In cases of uisng the raw signal intensity or the distance metrics, those data are subjected to dimensional reduction (UMAP) and clustering (HDBSCAN). Noteworthy, other clusering algorithmns are available and can be utilized. HDBSCAN is however the default.

Depositing Data analyzed using ComplexFinder

If you analyzed your data using ComplexFinder, we highly recommend to upload the data along the raw fiiles deposition at mass spectrometry repisatories such as PRIDE / ProteomeXChange or similiar. Especially, the params.json file which is written to the results folder is of particular interest in order to reproduce the data analysis. Of note, if you upload the complete result folder, other users will be able to analyse these data using the plotting utilities of ComplexFinder.

Installation

Download the zip file containing the source code from github. Navigate to the folder in terminal/command line tool. On Mac / Linux:

#create virt env
python3 -m venv env
#activate
source env/bin/activate
#install packages from req file
pip install -r requirements.txt

For windows user:

#create virt env 
py -m venv env
#actve
.\env\Scripts\activate
#install packages from req file
pip3 install -r requirements.txt

Usage Example

Upon downlaod and extraction of the package. You can find example data in the example-data folder. To run the anaylsis, you can enter:

from .src.main import ComplexFinder
X = pd.read_table("./example-data/SILAC_01.txt", sep = "\t") #loading tab delimited txt file. 
ComplexFinder(analysisName = "ExampleRun_01").run(X)

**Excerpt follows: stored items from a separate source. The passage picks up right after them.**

**src/rtl/laplacian_sharpen_filter_assert.svh**
```systemverilog
// assertion macros for the laplacian sharpen filter
// no dependencies; included by the top level
`ifndef LAPLACIAN_SHARPEN_FILTER_ASSERT_SVH
`define LAPLACIAN_SHARPEN_FILTER_ASSERT_SVH

// same-cycle implication, checked on every rising edge out of reset
`define LSF_ASSERT_IMP(label, clk, rst_n, ante, cons) \
    label: assert property (@(posedge clk) disable iff (!rst_n) (ante) |-> (cons)) \
        else $error("lsf assertion failed");

// next-cycle implication
`define LSF_ASSERT_NXT(label, clk, rst_n, ante, cons) \
    label: assert property (@(posedge clk) disable iff (!rst_n) (ante) |=> (cons)) \
        else $error("lsf assertion failed");

`endif

```
**src/rtl/lsf_pkg.sv**
```systemverilog
// shared types, constants and the sharpen arithmetic for the laplacian sharpen filter
// no dependencies
package lsf_pkg;

    localparam int MAX_WIDTH  = 2048;
    localparam int MAX_HEIGHT = 4096;

    localparam int COL_W      = 11;
    localparam int ROW_W      = 12;
    localparam int WIDTH_W    = 12;
    localparam int HEIGHT_W   = 13;
    localparam int AMT_W      = 8;
    localparam int CH_W       = 8;
    localparam int PIX_W      = 3 * CH_W;
    localparam int CFG_IDX_W  = 2;
    localparam int CFG_DATA_W = 13;

    localparam logic [WIDTH_W-1:0]  WIDTH_RST  = 12'd640;
    localparam logic [HEIGHT_W-1:0] HEIGHT_RST = 13'd480;
    localparam logic [AMT_W-1:0]    AMT_RST    = 8'd16;

    typedef enum logic [CFG_IDX_W-1:0] {
        REG_IMAGE_WIDTH    = 2'd0,
        REG_IMAGE_HEIGHT   = 2'd1,
        REG_SHARPEN_AMOUNT = 2'd2
    } t_cfg_reg;

    typedef struct packed {
        logic [COL_W-1:0] col;
        logic [ROW_W-1:0] row;
    } t_pos;

    // centre and the north, south, west and east neighbours of the 3x3 window
    typedef struct packed {
        logic [PIX_W-1:0] north;
        logic [PIX_W-1:0] south;
        logic [PIX_W-1:0] west;
        logic [PIX_W-1:0] east;
        logic [PIX_W-1:0] centre;
    } t_cross;

    // ((64 + amt) * c - 16 * ring) / 16, floored, clamped to 0..255
    function automatic logic [CH_W-1:0] sharpen_chan(
        input logic [CH_W-1:0]  c,
        input logic [CH_W-1:0]  n,
        input logic [CH_W-1:0]  s,
        input logic [CH_W-1:0]  w,
        input logic [CH_W-1:0]  e,
        input logic [AMT_W-1:0] amt
    );
        logic [16:0] prod;
        logic [16:0] ring16;
        logic [9:0]  ring;
        logic [16:0] diff;
        logic [12:0] q;
        logic [CH_W-1:0] res;
        ring   = 10'(n) + 10'(s) + 10'(w) + 10'(e);
        ring16 = {3'b000, ring, 4'b0000};
        prod   = 17'({1'b0, amt} + 9'd64) * 17'(c);
        diff   = prod - ring16;
        q      = diff[16:4];
        if (prod < ring16) begin
            res = '0;
        end else if (q > 13'd255) begin
            res = 8'd255;
        end else begin
            res = q[CH_W-1:0];
        end
        return res;
    endfunction

    function automatic logic [CH_W-1:0] chan_of(input logic [PIX_W-1:0] px, input int unsigned k);
        return px[k*CH_W +: CH_W];
    endfunction

endpackage

```
**src/rtl/lsf_window.sv**
```systemverilog
// 3x3 sliding pixel window, shifted one column per pixel
// depends on lsf_pkg
module lsf_window (
    input  logic                      i_clk,
    input  logic                      i_rst_n,
    input  logic                      i_shift,
    input  logic [lsf_pkg::PIX_W-1:0] i_top,
    input  logic [lsf_pkg::PIX_W-1:0] i_mid,
    input  logic [lsf_pkg::PIX_W-1:0] i_cur,
    output lsf_pkg::t_cross           o_cross
);
    import lsf_pkg::*;

    logic [PIX_W-1:0] r_win [3][3];

    always_ff @(posedge i_clk) begin
        if (!i_rst_n) begin
            for (int r = 0; r < 3; r++) begin
                for (int c = 0; c < 3; c++) begin
                    r_win[r][c] <= '0;
                end
            end
        end else if (i_shift) begin
            for (int r = 0; r < 3; r++) begin
                r_win[r][0] <= r_win[r][1];
                r_win[r][1] <= r_win[r][2];
            end
            r_win[0][2] <= i_top;
            r_win[1][2] <= i_mid;
            r_win[2][2] <= i_cur;
        end
    end

    assign o_cross.north  = r_win[0][1];
    assign o_cross.south  = r_win[2][1];
    assign o_cross.west   = r_win[1][0];
    assign o_cross.east   = r_win[1][2];
    assign o_cross.centre = r_win[1][1];

endmodule
```
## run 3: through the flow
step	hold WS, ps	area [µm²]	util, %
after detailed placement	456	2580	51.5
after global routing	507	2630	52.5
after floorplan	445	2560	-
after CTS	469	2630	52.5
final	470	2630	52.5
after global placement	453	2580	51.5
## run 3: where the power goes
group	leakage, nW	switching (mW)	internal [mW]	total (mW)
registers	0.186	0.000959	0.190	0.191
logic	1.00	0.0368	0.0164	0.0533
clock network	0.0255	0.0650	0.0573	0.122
<file path="config.mk">
export PLATFORM = sky130hd
export DESIGN_NAME = weekly_schedule_idle_timeout_core
export DESIGN_NICKNAME = d
export VERILOG_FILES = /design/src/hw/rtl/wsit_pkg.sv /design/src/hw/rtl/wsit_ram.sv /design/src/hw/rtl/wsit_map.sv /design/src/hw/rtl/wsit_hrem.sv /design/src/hw/rtl/weekly_schedule_idle_timeout_core.sv
export SDC_FILE = /design/constraint.sdc
export NUM_CORES = 2
export LEC_CHECK = 0
export BUFFER_PORTS_ARGS = -buffer_cell sky130_fd_sc_hd__buf_4
export CAP_MARGIN = 25
export CORE_MARGIN = 3
export CORE_UTILIZATION = 30
export CTS_BUF_LIST = sky130_fd_sc_hd__clkbuf_8
export DETAILED_ROUTE_END_ITERATION = 12
export HOLD_SLACK_MARGIN = 0.12
export PLACE_DENSITY_LB_ADDON = 0.12
export SKIP_LAST_GASP = 1
export SYNTH_ARGS = -nofsm -noshare
export SYNTH_HDL_FRONTEND = slang
export SYNTH_HIERARCHICAL = 1
export SYNTH_SLANG_ARGS = --single-unit
</file>
<file path="constraint.sdc">
create_clock -name clk -period 8 [get_ports clk]
set_input_delay 0.4 -clock clk [delete_from_list [all_inputs] [get_ports clk]]
set_output_delay 0.4 -clock clk [all_outputs]
set_load 0.1 [all_outputs]
</file>
<file path="src/hw/rtl/wsit_pkg.sv">
package wsit_pkg;

  localparam int DAY_COUNT     = 7;
  localparam int HOUR_COUNT    = 24;
  localparam int SLOT_COUNT    = DAY_COUNT * HOUR_COUNT;
  localparam int SLOT_W        = $clog2(SLOT_COUNT);
  localparam int SECS_PER_HOUR = 60 * 60;
  localparam int REM_W         = $clog2(SECS_PER_HOUR);
  localparam int NOW_W         = 32;
  localparam int RUN_W         = 20;
  localparam int TO_W          = 22;
  localparam int HOUR_W        = 5;
  localparam int DAY_W         = 3;
  localparam int SPAN_W        = 5;

  // hour length is 225 << 4; the odd factor goes by a reciprocal multiply
  localparam int HOUR_SHIFT   = 4;
  localparam int RECIP_SHIFT  = 36;
  localparam int RECIP_W      = 29;
  localparam int RECIP_PROD_W = NOW_W - HOUR_SHIFT + RECIP_W;
  localparam int HOUR_Q_W     = 21;
  localparam logic [RECIP_W-1:0] HOUR_RECIP = RECIP_W'(305419897);  // ceil(2^36 / 225)

  localparam logic [HOUR_W-1:0] MAX_HOUR = HOUR_W'(HOUR_COUNT - 1);
  localparam logic [DAY_W-1:0]  MAX_DAY  = DAY_W'(DAY_COUNT - 1);

  localparam logic [1:0] KIND_CLEAR = 2'd0;
  localparam logic [1:0] KIND_ADD   = 2'd1;
  localparam logic [1:0] KIND_QUERY = 2'd2;

  localparam logic [2:0] REG_SAVING_ENABLE    = 3'd0;
  localparam logic [2:0] REG_ACTIVE_TIMEOUT   = 3'd1;
  localparam logic [2:0] REG_WORK_TIMEOUT     = 3'd2;
  localparam logic [2:0] REG_REST_TIMEOUT     = 3'd3;
  localparam logic [2:0] REG_FAILBACK_TIMEOUT = 3'd4;

  typedef logic [SLOT_W-1:0] slot_t;

  typedef enum logic [3:0] {
    ST_IDLE,
    ST_APREP,
    ST_ADD,
    ST_QSTART,
    ST_QTYPE,
    ST_QBACK,
    ST_QFWD,
    ST_QREM,
    ST_QMUL,
    ST_QFIN,
    ST_DONE
  } state_t;

  typedef struct packed {
    logic  clear;
    logic  wr;
    slot_t waddr;
    logic  rd;
    slot_t raddr;
  } map_req_t;

  function automatic logic [HOUR_W-1:0] clamp_hour(input logic [HOUR_W-1:0] h);
    return (h > MAX_HOUR) ? MAX_HOUR : h;
  endfunction

  function automatic logic [DAY_W-1:0] clamp_day(input logic [DAY_W-1:0] d);
    return (d > MAX_DAY) ? MAX_DAY : d;
  endfunction

  function automatic slot_t slot_of(input logic [DAY_W-1:0] d, input logic [HOUR_W-1:0] h);
    return (slot_t'(d) << 4) + (slot_t'(d) << 3) + slot_t'(h);
  endfunction

  function automatic slot_t slot_inc(input slot_t s);
    return (s == slot_t'(SLOT_COUNT - 1)) ? '0 : s + 1'b1;
  endfunction

  function automatic slot_t slot_dec(input slot_t s);
    return (s == '0) ? slot_t'(SLOT_COUNT - 1) : s - 1'b1;
  endfunction

endpackage

</file>
<file path="src/hw/rtl/wsit_ram.sv">
module wsit_ram #(
  parameter int WIDTH = 1,
  parameter int DEPTH = 168
) (
  input  logic                     clk,
  input  logic                     we,
  input  logic [$clog2(DEPTH)-1:0] waddr,
  input  logic [WIDTH-1:0]         wdata,
  input  logic                     re,
  input  logic [$clog2(DEPTH)-1:0] raddr,
  output logic [WIDTH-1:0]         rdata
);

  logic [WIDTH-1:0] mem [DEPTH];

  always_ff @(posedge clk) begin
    if (we) begin
      mem[waddr] <= wdata;
    end
    if (re) begin
      rdata <= mem[raddr];
    end
  end

endmodule

</file>
<file path="src/hw/rtl/wsit_map.sv">
module wsit_map (
  input  logic               clk,
  input  logic               rst,
  input  wsit_pkg::map_req_t req,
  output logic               rd_bit
);
  import wsit_pkg::*;

  logic [SLOT_COUNT-1:0] valid;
  logic                  valid_rd;
  logic                  ram_rd;

  // entries never written since the last clear read as rest
  always_ff @(posedge clk) begin
    if (rst || req.clear) begin
      valid <= '0;
    end else if (req.wr) begin
      valid[req.waddr] <= 1'b1;
    end
  end

  always_ff @(posedge clk) begin
    if (req.rd) begin
      valid_rd <= valid[req.raddr];
    end
  end

  wsit_ram #(
    .WIDTH(1),
    .DEPTH(SLOT_COUNT)
  ) u_ram (
    .clk  (clk),
    .we   (req.wr),
    .waddr(req.waddr),
    .wdata(1'b1),
    .re   (req.rd),
    .raddr(req.raddr),
    .rdata(ram_rd)
  );

  assign rd_bit = valid_rd & ram_rd;

endmodule

</file>
<file path="src/hw/rtl/wsit_hrem.sv">
module wsit_hrem (
  input  logic                         clk,
  input  logic                         rst,
  input  logic                         start,
  input  logic [wsit_pkg::NOW_W-1:0]   value,
  output logic                         done,
  output logic [wsit_pkg::REM_W-1:0]   rem
);
  import wsit_pkg::*;

  logic [NOW_W-1:0]        val_q;
  logic [RECIP_PROD_W-1:0] prod;
  logic [HOUR_Q_W-1:0]     quot;
  logic                    busy;

  // whole hours by reciprocal multiply, remainder registered in the cycle after
  assign quot = prod[RECIP_SHIFT +: HOUR_Q_W];

  always_ff @(posedge clk) begin
    if (rst) begin
      busy <= 1'b0;
    end else begin
      busy <= start;
    end
  end

  always_ff @(posedge clk) begin
    if (start) begin
      val_q <= value;
      prod  <= RECIP_PROD_W'(value[NOW_W-1:HOUR_SHIFT]) * RECIP_PROD_W'(HOUR_RECIP);
    end
    if (busy) begin
      rem <= REM_W'(val_q - NOW_W'(quot) * NOW_W'(SECS_PER_HOUR));
    end
  end

  assign done = !busy;

endmodule

</file>
<file path="src/hw/rtl/weekly_schedule_idle_timeout_core.sv">
// a query's run walk goes over the single read port of the slot map, one slot a
// cycle back then forward, at most 168 slot reads and two read bubbles; the hour
// remainder runs alongside; a finished beat waits in ST_DONE while the output register
// holds an unaccepted result; throughput: one beat at a time, the next beat is taken once the
// result sits in the output register; rst (synchronous) returns the config registers to
// defaults and marks all slots rest at once
module weekly_schedule_idle_timeout_core (
  input  logic        clk,
  input  logic        rst,
  input  logic        s_tvalid,
  output logic        s_tready,
  input  logic [55:0] s_tdata,   // day, span_begin_hour, span_end_hour, clock_hour,
                                 // now_seconds, user_action
  input  logic [1:0]  s_tuser,   // kind
  output logic        m_tvalid,
  input  logic        m_tready,
  output logic [95:0] m_tdata,   // is_work, range_begin, begin_open, range_end, end_open,
                                 // idle_interval
  input  logic        psel,
  input  logic        penable,
  input  logic        pwrite,
  input  logic [4:0]  paddr,
  input  logic [31:0] pwdata,
  output logic [31:0] prdata,
  output logic        pready
);
  import wsit_pkg::*;

  logic            saving_enable;
  logic [TO_W-1:0] active_timeout;
  logic [TO_W-1:0] work_timeout;
  logic [TO_W-1:0] rest_timeout;
  logic [TO_W-1:0] failback_timeout;
  logic            cfg_we;

  state_t state;
  state_t state_next;

  logic              accept;
  logic [1:0]        kind_q;
  logic [DAY_W-1:0]  day_q;
  logic [HOUR_W-1:0] sb_q;
  logic [HOUR_W-1:0] se_q;
  logic [HOUR_W-1:0] hour_q;
  logic [NOW_W-1:0]  now_q;
  logic              act_q;

  map_req_t          map_req;
  logic              map_bit;
  logic              match;
  slot_t             pos_q;
  slot_t             ptr;
  slot_t             cnt;
  slot_t             back;
  logic [SPAN_W-1:0] nleft;
  logic              type_bit;
  logic              whole;
  logic              rd_live;

  logic             rem_start;
  logic             rem_done;
  logic [REM_W-1:0] rem;

  logic [NOW_W-1:0] trimmed;
  logic [RUN_W-1:0] db;
  logic [RUN_W-1:0] de;
  logic [NOW_W-1:0] rb;
  logic [NOW_W-1:0] re;
  logic [NOW_W:0]   end_sum;

  logic             res_load;
  logic             is_query;
  logic [TO_W-1:0]  passive;
  logic [TO_W-1:0]  idle;
  logic             o_is_work;
  logic [NOW_W-1:0] o_rb;
  logic             o_bo;
  logic [NOW_W-1:0] o_re;
  logic             o_eo;
  logic [TO_W-1:0]  o_idle;

  // register port
  assign pready = 1'b1;
  assign cfg_we = psel & penable & pwrite & pready;

  always_ff @(posedge clk) begin
    if (rst) begin
      saving_enable    <= 1'b1;
      active_timeout   <= TO_W'(600);
      work_timeout     <= TO_W'(21600);
      rest_timeout     <= TO_W'(600);
      failback_timeout <= TO_W'(259200);
    end else if (cfg_we) begin
      unique case (paddr[4:2])
        REG_SAVING_ENABLE:    saving_enable    <= pwdata[0];
        REG_ACTIVE_TIMEOUT:   active_timeout   <= pwdata[TO_W-1:0];
        REG_WORK_TIMEOUT:     work_timeout     <= pwdata[TO_W-1:0];
        REG_REST_TIMEOUT:     rest_timeout     <= pwdata[TO_W-1:0];
        REG_FAILBACK_TIMEOUT: failback_timeout <= pwdata[TO_W-1:0];
        default: ;
      endcase
    end
  end

  always_comb begin
    unique case (paddr[4:2])
      REG_SAVING_ENABLE:    prdata = {31'd0, saving_enable};
      REG_ACTIVE_TIMEOUT:   prdata = 32'(active_timeout);
      REG_WORK_TIMEOUT:     prdata = 32'(work_timeout);
      REG_REST_TIMEOUT:     prdata = 32'(rest_timeout);
      REG_FAILBACK_TIMEOUT: prdata = 32'(failback_timeout);
      default:              prdata = '0;
    endcase
  end

  // sequencer
  assign accept = s_tvalid & s_tready;
  assign match  = (map_bit == type_bit);

  always_ff @(posedge clk) begin
    if (rst) begin
      state <= ST_IDLE;
    end else begin
      state <= state_next;
    end
  end

  always_comb begin
    state_next = state;
    unique case (state)
      ST_IDLE: begin
        if (accept) begin
          unique case (s_tuser)
            KIND_ADD:   state_next = ST_APREP;
            KIND_QUERY: state_next = ST_QSTART;
            default:    state_next = ST_DONE;
          endcase
        end
      end
      ST_APREP:  state_next = (sb_q == se_q) ? ST_DONE : ST_ADD;
      ST_ADD:    if (nleft == SPAN_W'(1)) state_next = ST_DONE;
      ST_QSTART: state_next = ST_QTYPE;
      ST_QTYPE:  state_next = ST_QBACK;
      ST_QBACK: begin
        if (rd_live && !match) begin
          state_next = ST_QFWD;
        end else if (rd_live && cnt == slot_t'(SLOT_COUNT - 2)) begin
          state_next = ST_QREM;
        end
      end
      ST_QFWD: begin
        if (rd_live && (!match || cnt == slot_t'(SLOT_COUNT - 2))) begin
          state_next = ST_QREM;
        end
      end
      ST_QREM:   if (rem_done) state_next = ST_QMUL;
      ST_QMUL:   state_next = ST_QFIN;
      ST_QFIN:   state_next = ST_DONE;
      ST_DONE:   if (!m_tvalid || m_tready) state_next = ST_IDLE;
      default:   state_next = ST_IDLE;
    endcase
  end

  always_comb begin
    s_tready      = 1'b0;
    res_load      = 1'b0;
    rem_start     = 1'b0;
    map_req       = '0;
    map_req.waddr = ptr;
    map_req.raddr = ptr;
    unique case (state)
      ST_IDLE: begin
        s_tready      = 1'b1;
        map_req.clear = accept && (s_tuser == KIND_CLEAR);
        rem_start     = accept && (s_tuser == KIND_QUERY);
      end
      ST_ADD:  map_req.wr = 1'b1;
      ST_QSTART: begin
        map_req.rd    = 1'b1;
        map_req.raddr = slot_of(day_q, hour_q);
      end
      ST_QBACK, ST_QFWD: map_req.rd = 1'b1;
      ST_DONE: res_load = !m_tvalid || m_tready;
      default: ;
    endcase
  end

  always_ff @(posedge clk) begin
    if (rst) begin
      rd_live <= 1'b0;
    end else begin
      unique case (state)
        ST_QBACK: rd_live <= !(rd_live && !match);
        ST_QFWD:  rd_live <= 1'b1;
        default:  rd_live <= 1'b0;
      endcase
    end
  end

  always_ff @(posedge clk) begin
    if (accept) begin
      kind_q <= s_tuser;
      day_q  <= clamp_day(s_tdata[2:0]);
      sb_q   <= clamp_hour(s_tdata[7:3]);
      se_q   <= clamp_hour(s_tdata[12:8]);
      hour_q <= clamp_hour(s_tdata[17:13]);
      now_q  <= s_tdata[49:18];
      act_q  <= s_tdata[50];
    end
    unique case (state)
      ST_APREP: begin
        ptr   <= slot_of(day_q, sb_q);
        nleft <= (sb_q < se_q) ? se_q - sb_q : SPAN_W'(HOUR_COUNT) - sb_q + se_q;
      end
      ST_ADD: begin
        ptr   <= slot_inc(ptr);
        nleft <= nleft - 1'b1;
      end
      ST_QSTART: pos_q <= slot_of(day_q, hour_q);
      ST_QTYPE: begin
        type_bit <= map_bit;
        ptr      <= slot_dec(pos_q);
        cnt      <= '0;
        whole    <= 1'b1;
      end
      ST_QBACK: begin
        if (rd_live && !match) begin
          whole <= 1'b0;
          back  <= cnt;
          cnt   <= '0;
          ptr   <= slot_inc(pos_q);
        end else begin
          ptr <= slot_dec(ptr);
          if (rd_live) begin
            cnt  <= cnt + 1'b1;
            back <= cnt + 1'b1;
          end
        end
      end
      ST_QFWD: begin
        ptr <= slot_inc(ptr);
        if (rd_live && match) begin
          cnt <= cnt + 1'b1;
        end
      end
      ST_QMUL: begin
        db      <= RUN_W'(back) * RUN_W'(SECS_PER_HOUR);
        de      <= (RUN_W'(cnt) + 1'b1) * RUN_W'(SECS_PER_HOUR);
        trimmed <= now_q - NOW_W'(rem);
      end
      ST_QFIN: begin
        rb <= (NOW_W'(db) > trimmed) ? '0 : trimmed - NOW_W'(db);
        re <= end_sum[NOW_W] ? '1 : end_sum[NOW_W-1:0];
      end
      default: ;
    endcase
  end

  assign end_sum = {1'b0, trimmed} + (NOW_W + 1)'(de);

  wsit_map u_map (
    .clk   (clk),
    .rst   (rst),
    .req   (map_req),
    .rd_bit(map_bit)
  );

  wsit_hrem u_hrem (
    .clk  (clk),
    .rst  (rst),
    .start(rem_start),
    .value(s_tdata[49:18]),
    .done (rem_done),
    .rem  (rem)
  );

  // timeout selection
  assign is_query = (kind_q == KIND_QUERY);
  assign passive  = type_bit ? work_timeout : rest_timeout;

  always_comb begin
    if (!saving_enable) begin
      idle = act_q ? failback_timeout : rest_timeout;
    end else if (act_q && active_timeout > passive) begin
      idle = active_timeout;
    end else begin
      idle = passive;
    end
  end

  // output register
  always_ff @(posedge clk) begin
    if (rst) begin
      m_tvalid <= 1'b0;
    end else if (res_load) begin
      m_tvalid <= 1'b1;
    end else if (m_tready) begin
      m_tvalid <= 1'b0;
    end
  end

  always_ff @(posedge clk) begin
    if (res_load) begin
      o_is_work <= is_query & type_bit;
      o_bo      <= is_query & whole;
      o_eo      <= is_query & whole;
      o_idle    <= is_query ? idle : '0;
      if (!is_query) begin
        o_rb <= '0;
        o_re <= '0;
      end else if (whole) begin
        o_rb <= '0;
        o_re <= '1;
      end else begin
        o_rb <= rb;
        o_re <= re;
      end
    end
  end

  assign m_tdata = {7'd0, o_idle, o_eo, o_re, o_bo, o_rb, o_is_work};

  a_query_walks: assert property (@(posedge clk) disable iff (rst)
    accept && s_tuser == KIND_QUERY |=> state == ST_QSTART)
    else $error("query beat did not start the slot walk");

  a_walk_bound: assert property (@(posedge clk) disable iff (rst)
    (state == ST_QBACK || state == ST_QFWD) |-> cnt <= slot_t'(SLOT_COUNT - 2))
    else $error("run walk went past the week");

  a_rem_ready: assert property (@(posedge clk) disable iff (rst)
    state == ST_QMUL |-> rem_done)
    else $error("hour remainder used before it finished");

  a_open_pair: assert property (@(posedge clk) disable iff (rst)
    m_tvalid |-> o_bo == o_eo)
    else $error("open flags disagree on result beat");

endmodule
</file>
## Yosys cells after proc, flatten, opt, wreduce, memory -nomap -nowiden

Index checks and enable logic that the tools add are counted.

| cells by class | value |
|---|---|
| add/subtract/negate cells | 17 |
| multiply operators | 4 |
| divide/modulo/power cells | 0 |
| magnitude comparators | 10 |
| equal/unequal tests | 32 |
| shifts and indexed selects | 0 |
| mux-type cells | 45 |
| bitwise operators | 8 |
| reduce and logical (&&, ||, !) cells | 37 |

Operators with widths:

| cell | count |
|---|---|
| $or 168x168->168 | 1 |
| $pmux 22 s5 | 1 |
| $mux 22 | 4 |
| $mux 8 | 10 |
| $mul 28x29->57 const B | 1 |
| $pmux 4 s11 | 1 |
| $add 32x20->33 | 1 |
| $gt 20x32->1 | 1 |
| $mux 32 | 1 |
| $mux 4 | 8 |
| $pmux 8 s4 | 1 |
| $sub 32x12->32 | 1 |
| $sub 32x20->32 | 1 |
| $add 8x1->8 const B | 3 |
| $eq 8x8->1 const B | 3 |
| $pmux 8 s3 | 1 |
| $gt 22x22->1 | 1 |
| $mul 21x8->8 const B | 1 |
| $lt 8x9->1 const B | 2 |
| $add 8x5->8 | 2 |
| $eq 4x3->1 const B | 4 |
| $logic_not 8->1 | 2 |
| $mul 8x8->16 const B | 1 |
| $mul 9x8->16 const B | 1 |
| 48 further kinds | 100 |

| storage, ports and cells | value |
|---|---|
| register bits after elaboration | 655 |
| bits in latches | 0 |
| bits in writable memories | 0 |
| ROM bits | 0 |
| output and inout port bits | 131 |
| word-level logic and storage cells | 192 |
| memories | 0 |

## Depth between registers and ports, before layout

| logic depth | value |
|---|---|
| depth in word-level cells | 7 |
| depth in mapped cells | 23 |
| mapped depth without buffers | 23 |

## Modules after synthesis

The synthesis kept the hierarchy.

By module, submodules not included:

| module | instances | cells an instance | area an instance (µm²) |
|---|---|---|---|
| weekly_schedule_idle_timeout_core | 1 | 2194 | 22795.6 |
| wsit_hrem | 1 | 1225 | 12523.3 |
| wsit_ram | 1 | 529 | 7554.7 |
| wsit_map | 1 | 734 | 6787.8 |

## Worst setup path before layout

Ideal clock, no wire load.

| path | value |
|---|---|
| path type | in2reg |
| from | in s_tdata[47] |
| to | reg u_hrem.prod[37], data pin |
| arrival | 5.537 ns |
| path slack | 2.199 ns |
| cell stages on the path | 21 |
| path through | fa_1 > xor2_1 > ha_1 > a21oi_1 > fa_1 > inv_1 > fa_1 > inv_1 > fa_1 > inv_1 > fa_1 > inv_1 > fa_1 > inv_1 > ha_1 > a21o_1 > o21bai_1 > nor4b_1 > o211ai_1 > a221oi_2 > xnor2_1 |

| on the way | value |
|---|---|
| word-level cells in the longest chain between the ends | 1 |

RTL lines:

| what | line | source |
|---|---|---|
| start, declared | weekly_schedule_idle_timeout_core.sv:12 | `input logic [55:0] s_tdata,` |
| $mul 28x29->57 | wsit_hrem.sv:30 | `prod <= RECIP_PROD_W'(value[NOW_W-1:HOUR_SHIFT]) * RECIP_PROD_W'(HOUR_RECIP);` |
| end signal, assigned | wsit_hrem.sv:30 |  |
| end, declared | wsit_hrem.sv:12 | `logic [RECIP_PROD_W-1:0] prod;` |

Every way passes these cells.
A chain may end at the register's enable or synchronous reset.

## Worst setup path after layout

Same ends and word-level chain as after synthesis.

You can also pass a folder path to run. This will yield in the anaylsis of each txt file in the folder.

import os
from .src.main import ComplexFinder
folderPath = os.path(".","<my folder>")
ComplexFinder().run(folderPath)

Additionally, you can pass a list of datasets. However, we recommend to copy required datasets in a separate folder. Results are saved by default in the results folder the ComplexFinder folder.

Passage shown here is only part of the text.